Task: Retype the listing exactly, so that the copy matches it line for line.

Material for this exercise section start

**config.mk**
```make
export PLATFORM = sky130hd
export DESIGN_NAME = core_top
export DESIGN_NICKNAME = d
export VERILOG_FILES = /design/src/common/core_pkg.sv /design/src/decode/decode_stage.sv /design/src/decode/reg_file.sv /design/src/rtl/core_top.sv /design/src/rtl/execute_stage.sv /design/src/rtl/fetch_stage.sv /design/src/rtl/hazard_unit.sv /design/src/rtl/mem_stage.sv
export SDC_FILE = /design/constraint.sdc
export NUM_CORES = 2
export LEC_CHECK = 0
export BUFFER_PORTS_ARGS = -buffer_cell sky130_fd_sc_hd__buf_2
export CAP_MARGIN = 5
export CORE_MARGIN = 1.5
export CORE_UTILIZATION = 57
export DETAILED_ROUTE_END_ITERATION = 6
export PLACE_DENSITY = 0.77
export SLEW_MARGIN = 15
export SYNTH_ARGS = -nofsm -noshare
export SYNTH_HDL_FRONTEND = slang
export SYNTH_SLANG_ARGS = --single-unit
```
**constraint.sdc**
```tcl
create_clock -name clk -period 5.95 [get_ports clk]
set_clock_uncertainty 0.15 [all_clocks]
set_input_delay 0.8925 -clock clk [delete_from_list [all_inputs] [get_ports clk]]
set_output_delay 0.8925 -clock clk [all_outputs]
set_load 0.05 [all_outputs]
```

Material for this exercise section end

Written answer:
**config.mk**
```make
export PLATFORM = sky130hd
export DESIGN_NAME = core_top
export DESIGN_NICKNAME = d
export VERILOG_FILES = /design/src/common/core_pkg.sv /design/src/decode/decode_stage.sv /design/src/decode/reg_file.sv /design/src/rtl/core_top.sv /design/src/rtl/execute_stage.sv /design/src/rtl/fetch_stage.sv /design/src/rtl/hazard_unit.sv /design/src/rtl/mem_stage.sv
export SDC_FILE = /design/constraint.sdc
export NUM_CORES = 2
export LEC_CHECK = 0
export BUFFER_PORTS_ARGS = -buffer_cell sky130_fd_sc_hd__buf_2
export CAP_MARGIN = 5
export CORE_MARGIN = 1.5
export CORE_UTILIZATION = 57
export DETAILED_ROUTE_END_ITERATION = 6
export PLACE_DENSITY = 0.77
export SLEW_MARGIN = 15
export SYNTH_ARGS = -nofsm -noshare
export SYNTH_HDL_FRONTEND = slang
export SYNTH_SLANG_ARGS = --single-unit
```
**constraint.sdc**
```tcl
create_clock -name clk -period 5.95 [get_ports clk]
set_clock_uncertainty 0.15 [all_clocks]
set_input_delay 0.8925 -clock clk [delete_from_list [all_inputs] [get_ports clk]]
set_output_delay 0.8925 -clock clk [all_outputs]
set_load 0.05 [all_outputs]
```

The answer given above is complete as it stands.